The Waste Wood Classification (WWC) Project is being led by the Wood Recyclers’ Association (WRA) and aims to ensure that waste wood in the UK is being properly classified at the front end of the recycling chain, and processed for the appropriate end uses.
Julia Turner, Executive Director of the WRA, said: “We’re really pleased with this extension. It not only allows us more time to provide the greatest amount of evidence we can, but also allows us time to prepare thorough guidance for both the waste wood industry and the demolition sector.”
The WWC project began in the autumn of 2017 with the EA issuing the RPS at that point, stating that mixed waste wood must only be used for panel board feedstock or biomass destined for Chapter IV Compliant boilers, while the project work is carried out.

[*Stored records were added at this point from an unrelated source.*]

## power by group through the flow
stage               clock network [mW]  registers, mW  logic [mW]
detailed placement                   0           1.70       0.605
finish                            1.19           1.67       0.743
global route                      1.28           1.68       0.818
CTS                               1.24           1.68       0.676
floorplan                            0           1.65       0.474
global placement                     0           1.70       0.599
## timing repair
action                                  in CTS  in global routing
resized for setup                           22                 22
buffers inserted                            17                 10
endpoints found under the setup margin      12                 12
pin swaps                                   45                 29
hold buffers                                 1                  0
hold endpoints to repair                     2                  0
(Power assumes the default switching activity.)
[config.mk]
export PLATFORM = sky130hd
export DESIGN_NAME = asr_ctrl
export DESIGN_NICKNAME = d
export VERILOG_FILES = /design/src/hw/asr_ctrl.v /design/src/hw/asr_wait_timer.v
export VERILOG_INCLUDE_DIRS = /design/src /design/src/hw
export SDC_FILE = /design/constraint.sdc
export NUM_CORES = 1
export LEC_CHECK = 0
export ABC_CLOCK_PERIOD_IN_PS = 2200
export BUFFER_PORTS_ARGS = -buffer_cell sky130_fd_sc_hd__buf_2
export CORE_ASPECT_RATIO = 1.4
export CORE_MARGIN = 10
export CORE_UTILIZATION = 35
export DETAILED_ROUTE_END_ITERATION = 16
export PLACE_DENSITY = 0.62
export RECOVER_POWER = 25
export SYNTH_ARGS = -nofsm -noshare
export SYNTH_HDL_FRONTEND = slang
export SYNTH_SLANG_ARGS = --single-unit
[constraint.sdc]
create_clock -name clock -period 2.2 [get_ports clock]
set_input_delay 0.11 -clock clock [delete_from_list [all_inputs] [get_ports clock]]
set_output_delay 0.11 -clock clock [all_outputs]
set_load 0.005 [all_outputs]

Large scale sampling of waste wood and laboratory work then began to take place. The RPS was further extended by 12 months last September to 30th September this year. As the sampling work is still on-going, the EA has now agreed a further extension to 31st July 2020. That means nothing will change prior to that point.
The project is now over half way through the sampling process of mixed waste wood from Household Waste Recycling Centres (HWRC), waste transfer stations and waste wood processors.
“The sampling work has taken slightly longer than expected, partly because we have had to wait for enough fence posts and decking to be available,” said Julia. “This extension will also allow us to finish the sampling and give us plenty of time to embed any required changes to waste wood classification within our industry and with the regulators ahead of the RPS being withdrawn next July.”
“Overall the project has been a very positive experience and is progressing really well. We have had lots of help from our colleagues including other trade and industry groups and operators within the sector who are supplying the samples. We would like to thank everyone so far for the support and assistance they have given to this project and encourage those who still need to submit their samples to do so as soon as possible.”
Once the results of the sampling are known, the project team will develop two sets of guidance for operators, one by the WRA for the waste wood industry and one produced by the National Federation of Demolition Contractors for the demolition sector.
The guidance will include a ‘simple to follow’ visual guide on how to classify each waste wood item on whether it is clean and untreated, treated but non-hazardous or treated and hazardous. This will enable all those involved in the collection, transfer and treatment of waste wood to easily identify every kind of waste wood item that may enter the waste stream from household, industrial, agricultural and construction/demolition sources by using clear pictorial references.